The effects of natural selection and random genetic drift in structured populations

Building mathematical models and examining the compatibility of their theoretical predictions with empirical data are important for our understanding of evolution. The rapidly increasing amounts of genomic data on polymorphisms greatly motivate evolutionary biologists to find targets of positive selection. Although intensive mathematical and statistical studies for characterizing signatures of positive selection have been conducted to identify targets of positive selection, relatively little is known about the effects of other evolutionary forces on signatures of positive selection. In this dissertation, I investigate the effects of various evolutionary factors, including purifying selection and population demography, on signatures of positive selection. Specifically, the effects on two highly used methods for detecting positive selection, one by Wright's Fst and its analogues and the other by footprints of genetic hitchhiking, are investigated. In Chapters 2 and 3, the effect of purifying selection on Fst is studied.
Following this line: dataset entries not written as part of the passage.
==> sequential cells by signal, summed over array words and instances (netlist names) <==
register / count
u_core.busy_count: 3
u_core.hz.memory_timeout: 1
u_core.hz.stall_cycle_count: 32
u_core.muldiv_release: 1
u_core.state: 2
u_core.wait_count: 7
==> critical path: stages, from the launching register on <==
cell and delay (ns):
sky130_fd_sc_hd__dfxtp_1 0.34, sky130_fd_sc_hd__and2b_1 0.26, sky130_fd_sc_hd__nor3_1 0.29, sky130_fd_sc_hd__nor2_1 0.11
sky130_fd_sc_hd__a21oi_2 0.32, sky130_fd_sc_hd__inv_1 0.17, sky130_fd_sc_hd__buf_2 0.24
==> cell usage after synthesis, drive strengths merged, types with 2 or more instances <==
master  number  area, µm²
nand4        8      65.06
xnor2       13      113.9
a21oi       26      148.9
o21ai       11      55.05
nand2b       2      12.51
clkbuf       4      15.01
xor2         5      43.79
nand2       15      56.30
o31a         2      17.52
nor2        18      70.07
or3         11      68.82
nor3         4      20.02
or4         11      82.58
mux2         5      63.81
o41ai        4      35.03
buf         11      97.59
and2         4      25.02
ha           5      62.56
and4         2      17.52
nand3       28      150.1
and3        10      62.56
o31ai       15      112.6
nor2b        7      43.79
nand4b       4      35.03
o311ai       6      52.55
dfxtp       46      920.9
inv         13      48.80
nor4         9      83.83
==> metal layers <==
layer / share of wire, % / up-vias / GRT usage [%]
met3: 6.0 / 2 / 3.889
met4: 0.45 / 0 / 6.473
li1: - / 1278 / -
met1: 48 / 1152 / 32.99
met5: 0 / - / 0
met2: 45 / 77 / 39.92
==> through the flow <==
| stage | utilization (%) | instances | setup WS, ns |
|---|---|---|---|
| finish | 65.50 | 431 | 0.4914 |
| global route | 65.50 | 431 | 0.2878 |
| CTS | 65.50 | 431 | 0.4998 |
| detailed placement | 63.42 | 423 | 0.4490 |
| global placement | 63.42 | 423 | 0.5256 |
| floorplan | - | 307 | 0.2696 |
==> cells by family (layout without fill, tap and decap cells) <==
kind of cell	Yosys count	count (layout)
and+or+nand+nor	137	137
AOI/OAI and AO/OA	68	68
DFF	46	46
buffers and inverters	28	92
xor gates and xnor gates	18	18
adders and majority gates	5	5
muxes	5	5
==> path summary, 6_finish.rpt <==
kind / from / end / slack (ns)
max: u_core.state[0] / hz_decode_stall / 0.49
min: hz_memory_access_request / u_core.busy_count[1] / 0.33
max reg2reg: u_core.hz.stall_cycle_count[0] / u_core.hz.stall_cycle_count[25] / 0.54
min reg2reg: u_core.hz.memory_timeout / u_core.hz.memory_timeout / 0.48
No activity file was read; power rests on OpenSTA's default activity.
<file path="config.mk">
export PLATFORM = sky130hd
export DESIGN_NAME = mips_boot_sequencer
export DESIGN_NICKNAME = d
export VERILOG_FILES = /design/src/rtl/mips_pkg.sv /design/src/rtl/boot_run_timer.sv /design/src/rtl/mips_boot_sequencer.sv
export SDC_FILE = /design/constraint.sdc
export NUM_CORES = 1
export LEC_CHECK = 0
export CAP_MARGIN = 20
export CORE_UTILIZATION = 49
export CTS_CLUSTER_SIZE = 28
export DETAILED_ROUTE_END_ITERATION = 10
export GPL_ROUTABILITY_DRIVEN = 1
export GPL_TIMING_DRIVEN = 1
export PLACE_DENSITY = 0.77
export SYNTH_ARGS = -nofsm -noshare
export SYNTH_HDL_FRONTEND = slang
export SYNTH_SLANG_ARGS = --single-unit
</file>
<file path="constraint.sdc">
create_clock -name clk -period 8.4 [get_ports clk]
set_input_delay 0.84 -clock clk [delete_from_list [all_inputs] [get_ports clk]]
set_output_delay 0.84 -clock clk [all_outputs]
set_load 0.05 [all_outputs]
</file>
<file path="src/rtl/mips_pkg.sv">
// mips_pkg: boot sequencer header type codes, header field bit positions and FSM state encoding
package mips_pkg;
  localparam logic [1:0] HDR_IMEM = 2'b00;
  localparam logic [1:0] HDR_DMEM = 2'b01;
  localparam logic [1:0] HDR_GO   = 2'b10;
  localparam logic [1:0] HDR_RSVD = 2'b11;
  localparam int TYPE_HI = 31;
  localparam int TYPE_LO = 30;
  localparam int CNT_HI  = 29;
  localparam int CNT_LO  = 16;
  localparam int BASE_HI = 15;
  localparam int BASE_LO = 0;
  localparam logic [2:0] S_HDR   = 3'd0;
  localparam logic [2:0] S_ILOAD = 3'd1;
  localparam logic [2:0] S_DLOAD = 3'd2;
  localparam logic [2:0] S_RUN   = 3'd3;
  localparam logic [2:0] S_ERR   = 3'd4;
endpackage

</file>
<file path="src/rtl/boot_run_timer.sv">
// boot_run_timer: cycle budget counter; load latches budget and clears count, en counts, expired flags the last enabled cycle of a nonzero budget
module boot_run_timer #(
  parameter int W = 30
) (
  input  logic         clk,
  input  logic         rst,
  input  logic         load,
  input  logic         en,
  input  logic [W-1:0] budget,
  output logic         expired
);
  logic [W-1:0] cnt, lim;
  always_ff @(posedge clk or posedge rst)
    if (rst) begin
      cnt <= '0;
      lim <= '0;
    end else if (load) begin
      cnt <= '0;
      lim <= budget;
    end else if (en) begin
      cnt <= cnt + 1'b1;
    end
  assign expired = en && |lim && cnt == lim - 1'b1;
endmodule

</file>
<file path="src/rtl/mips_boot_sequencer.sv">
// mips_boot_sequencer: streams IMEM/DMEM images into MIPS_top loader ports (I*/D* addr, data, we) from s_valid/s_data/s_ready, runs start for a GO budget, reports loading/done/err/words_loaded
module mips_boot_sequencer
  import mips_pkg::*;
#(
  parameter int ADDR_W    = 32,
  parameter int RUN_CNT_W = 30
) (
  input  logic              clk,
  input  logic              rst,
  input  logic              s_valid,
  input  logic [31:0]       s_data,
  output logic              s_ready,
  input  logic              abort,
  output logic [ADDR_W-1:0] IAddr_in,
  output logic [31:0]       IData_in,
  output logic              icache_we,
  output logic [ADDR_W-1:0] DAddr_in,
  output logic [31:0]       DData_in,
  output logic              dcache_we,
  output logic              start,
  output logic              loading,
  output logic              done,
  output logic              err,
  output logic [15:0]       words_loaded
);
  logic [2:0] state;
  logic [ADDR_W-1:0] addr;
  logic [CNT_HI-CNT_LO:0] remaining;
  logic [1:0] typ;
  logic acc, expired, go_acc;
  assign loading = state == S_ILOAD || state == S_DLOAD;
  assign s_ready = (state == S_HDR || loading) && !abort;
  assign acc = s_valid && s_ready;
  assign typ = s_data[TYPE_HI:TYPE_LO];
  assign start = state == S_RUN;
  assign err = state == S_ERR;
  assign go_acc = state == S_HDR && acc && typ == HDR_GO;
  boot_run_timer #(.W(RUN_CNT_W)) u_timer (
    .clk(clk),
    .rst(rst),
    .load(go_acc),
    .en(start),
    .budget(s_data[RUN_CNT_W-1:0]),
    .expired(expired)
  );
  always_ff @(posedge clk or posedge rst)
    if (rst) begin
      state <= S_HDR;
      addr <= '0;
      remaining <= '0;
      IAddr_in <= '0;
      IData_in <= '0;
      icache_we <= 1'b0;
      DAddr_in <= '0;
      DData_in <= '0;
      dcache_we <= 1'b0;
      done <= 1'b0;
      words_loaded <= '0;
    end else begin
      icache_we <= 1'b0;
      dcache_we <= 1'b0;
      if (abort && state != S_ERR) state <= S_HDR;
      else case (state)
        S_HDR: if (acc) begin
          done <= 1'b0;
          addr <= ADDR_W'(s_data[BASE_HI:BASE_LO]);
          remaining <= s_data[CNT_HI:CNT_LO];
          case (typ)
            HDR_IMEM, HDR_DMEM: state <= ~|s_data[CNT_HI:CNT_LO] ? S_HDR : typ == HDR_IMEM ? S_ILOAD : S_DLOAD;
            HDR_GO:   state <= S_RUN;
            HDR_RSVD: state <= S_ERR;
          endcase
        end
        S_ILOAD, S_DLOAD: if (acc) begin
          if (state == S_ILOAD) begin
            IAddr_in <= addr;
            IData_in <= s_data;
            icache_we <= 1'b1;
          end else begin
            DAddr_in <= addr;
            DData_in <= s_data;
            dcache_we <= 1'b1;
          end
          addr <= addr + 1'b1;
          remaining <= remaining - 1'b1;
          words_loaded <= words_loaded + {15'd0, ~&words_loaded};
          if (remaining == 14'd1) state <= S_HDR;
        end
        S_RUN: if (expired) begin
          state <= S_HDR;
          done <= 1'b1;
        end
        S_ERR: ;
        default: state <= S_HDR;
      endcase
    end
endmodule

</file>
==> src/rtl/ctrl_reg_arbiter.sv <==
// ctrl_reg_arbiter: shares one register-file BRAM port among NUM_REQ requesters, one access at a time.
// Optional CTRL_ARB_HOST_PRIO_EN: requester 0 has strict priority; the rest round-robin among themselves.
module ctrl_reg_arbiter #(
  parameter int unsigned NUM_REQ = 2,
  parameter int unsigned RD_LAT  = 3,
  parameter int unsigned WR_LAT  = 2
) (
  input  logic                  user_clk,
  input  logic                  user_reset,
  input  logic [NUM_REQ-1:0]    s_req_valid,
  output logic [NUM_REQ-1:0]    s_req_ready,
  input  logic [NUM_REQ-1:0]    s_req_we,
  input  logic [NUM_REQ*12-1:0] s_req_addr,
  input  logic [NUM_REQ*32-1:0] s_req_wdata,
  output logic [NUM_REQ-1:0]    m_rsp_valid,
  output logic [31:0]           m_rsp_data,
  output logic                  bram_en_a,
  output logic [3:0]            bram_we_a,
  output logic [11:0]           bram_addr_a,
  output logic [31:0]           bram_wrdata_a,
  input  logic [31:0]           bram_rddata_a,
  output logic                  busy
);

  localparam int unsigned AW      = 12;
  localparam int unsigned DW      = 32;
  localparam int unsigned GW      = (NUM_REQ > 1) ? $clog2(NUM_REQ) : 1;
  localparam int unsigned MAX_LAT = (RD_LAT > WR_LAT) ? RD_LAT : WR_LAT;
  localparam int unsigned CW      = $clog2(MAX_LAT + 1);

  typedef enum logic [1:0] {
    IDLE  = 2'd0,
    ISSUE = 2'd1,
    WAIT  = 2'd2,
    RESP  = 2'd3
  } state_e;

  state_e               state_q, state_d;
  logic [GW-1:0]        last_grant_q, last_grant_d;
  logic [GW-1:0]        grant_q, grant_d;
  logic                 we_q, we_d;
  logic [CW-1:0]        cnt_q, cnt_d;
  logic [NUM_REQ-1:0]   rsp_valid_q, rsp_valid_d;
  logic [DW-1:0]        rsp_data_q, rsp_data_d;
  logic                 en_q, en_d;
  logic [3:0]           bram_we_q, bram_we_d;
  logic [AW-1:0]        bram_addr_q, bram_addr_d;
  logic [DW-1:0]        wrdata_q, wrdata_d;
  logic                 busy_q, busy_d;

  logic                 win_found;
  logic [GW-1:0]        win_idx;
  logic                 win_we;
  logic [AW-1:0]        win_addr;
  logic [DW-1:0]        win_wdata;
  logic                 hs;

  // Winner search starting just after the last round-robin grant
  always_comb begin
    logic [GW-1:0] cand;
    cand      = '0;
    win_found = 1'b0;
    win_idx   = '0;
`ifdef CTRL_ARB_HOST_PRIO_EN
    if (s_req_valid[0]) begin
      win_found = 1'b1;
    end
    for (int unsigned k = 1; k < NUM_REQ; k++) begin
      cand = GW'(((32'(last_grant_q) + NUM_REQ - 2 + k) % (NUM_REQ - 1)) + 1);
      if (!win_found && s_req_valid[cand]) begin
        win_found = 1'b1;
        win_idx   = cand;
      end
    end
`else
    for (int unsigned k = 1; k <= NUM_REQ; k++) begin
      cand = GW'((32'(last_grant_q) + k) % NUM_REQ);
      if (!win_found && s_req_valid[cand]) begin
        win_found = 1'b1;
        win_idx   = cand;
      end
    end
`endif
  end

  assign win_we    = s_req_we[win_idx];
  assign win_addr  = s_req_addr[AW*win_idx +: AW];
  assign win_wdata = s_req_wdata[DW*win_idx +: DW];
  assign hs        = (state_q == IDLE) && !user_reset && win_found;

  always_comb begin
    s_req_ready = '0;
    if (hs) begin
      s_req_ready[win_idx] = 1'b1;
    end
  end

  // Next-state and registered-output logic
  always_comb begin
    state_d      = state_q;
    last_grant_d = last_grant_q;
    grant_d      = grant_q;
    we_d         = we_q;
    cnt_d        = cnt_q;
    rsp_valid_d  = '0;
    rsp_data_d   = rsp_data_q;
    en_d         = 1'b0;
    bram_we_d    = 4'h0;
    bram_addr_d  = '0;
    wrdata_d     = wrdata_q;

    case (state_q)
      IDLE: begin
        if (hs) begin
          state_d     = ISSUE;
          grant_d     = win_idx;
          we_d        = win_we;
          en_d        = 1'b1;
          bram_we_d   = win_we ? 4'hF : 4'h0;
          bram_addr_d = win_addr & 12'hFFC;
          wrdata_d    = win_wdata;
`ifdef CTRL_ARB_HOST_PRIO_EN
          if (win_idx != '0) begin
            last_grant_d = win_idx;
          end
`else
          last_grant_d = win_idx;
`endif
        end
      end
      ISSUE: begin
        cnt_d   = we_q ? CW'(WR_LAT - 1) : CW'(RD_LAT - 1);
        state_d = WAIT;
      end
      WAIT: begin
        if (cnt_q == '0) begin
          if (!we_q) begin
            rsp_data_d = bram_rddata_a;
          end
          rsp_valid_d[grant_q] = 1'b1;
          state_d              = RESP;
        end else begin
          cnt_d = cnt_q - CW'(1);
        end
      end
      RESP: begin
        state_d = IDLE;
      end
      default: begin
        state_d = IDLE;
      end
    endcase

    busy_d = (state_d != IDLE);
  end

  always_ff @(posedge user_clk) begin
    if (user_reset) begin
      state_q      <= IDLE;
      last_grant_q <= GW'(NUM_REQ - 1);
      grant_q      <= '0;
      we_q         <= 1'b0;
      cnt_q        <= '0;
      rsp_valid_q  <= '0;
      rsp_data_q   <= '0;
      en_q         <= 1'b0;
      bram_we_q    <= 4'h0;
      bram_addr_q  <= '0;
      wrdata_q     <= '0;
      busy_q       <= 1'b0;
    end else begin
      state_q      <= state_d;
      last_grant_q <= last_grant_d;
      grant_q      <= grant_d;
      we_q         <= we_d;
      cnt_q        <= cnt_d;
      rsp_valid_q  <= rsp_valid_d;
      rsp_data_q   <= rsp_data_d;
      en_q         <= en_d;
      bram_we_q    <= bram_we_d;
      bram_addr_q  <= bram_addr_d;
      wrdata_q     <= wrdata_d;
      busy_q       <= busy_d;
    end
  end

  assign m_rsp_valid   = rsp_valid_q;
  assign m_rsp_data    = rsp_data_q;
  assign bram_en_a     = en_q;
  assign bram_we_a     = bram_we_q;
  assign bram_addr_a   = bram_addr_q;
  assign bram_wrdata_a = wrdata_q;
  assign busy          = busy_q;

endmodule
The results show that purifying selection intensity greatly affects Fst by modulating allele frequencies across populations. The footprints of genetic hitchhiking in a geographically structured population are studied in Chapter 4. The results demonstrate that footprints of genetic hitchhiking are significantly influenced by geographic structure, which may help scientists to infer the origin and spread of the beneficial allele. In Chapter 5, the stochastic dynamics of a hitchhiking allele are studied using the diffusion process of genetic hitchhiking conditioned on the fixation of the beneficial allele. Explicit formulae for the conditioned two-locus diffusion process of genetic hitchhiking are derived and stochastic aspects of genetic hitchhiking are investigated. The results in this dissertation show that it is essential to model the interaction of neutral and selective forces for correct identification of the targets of positive selection.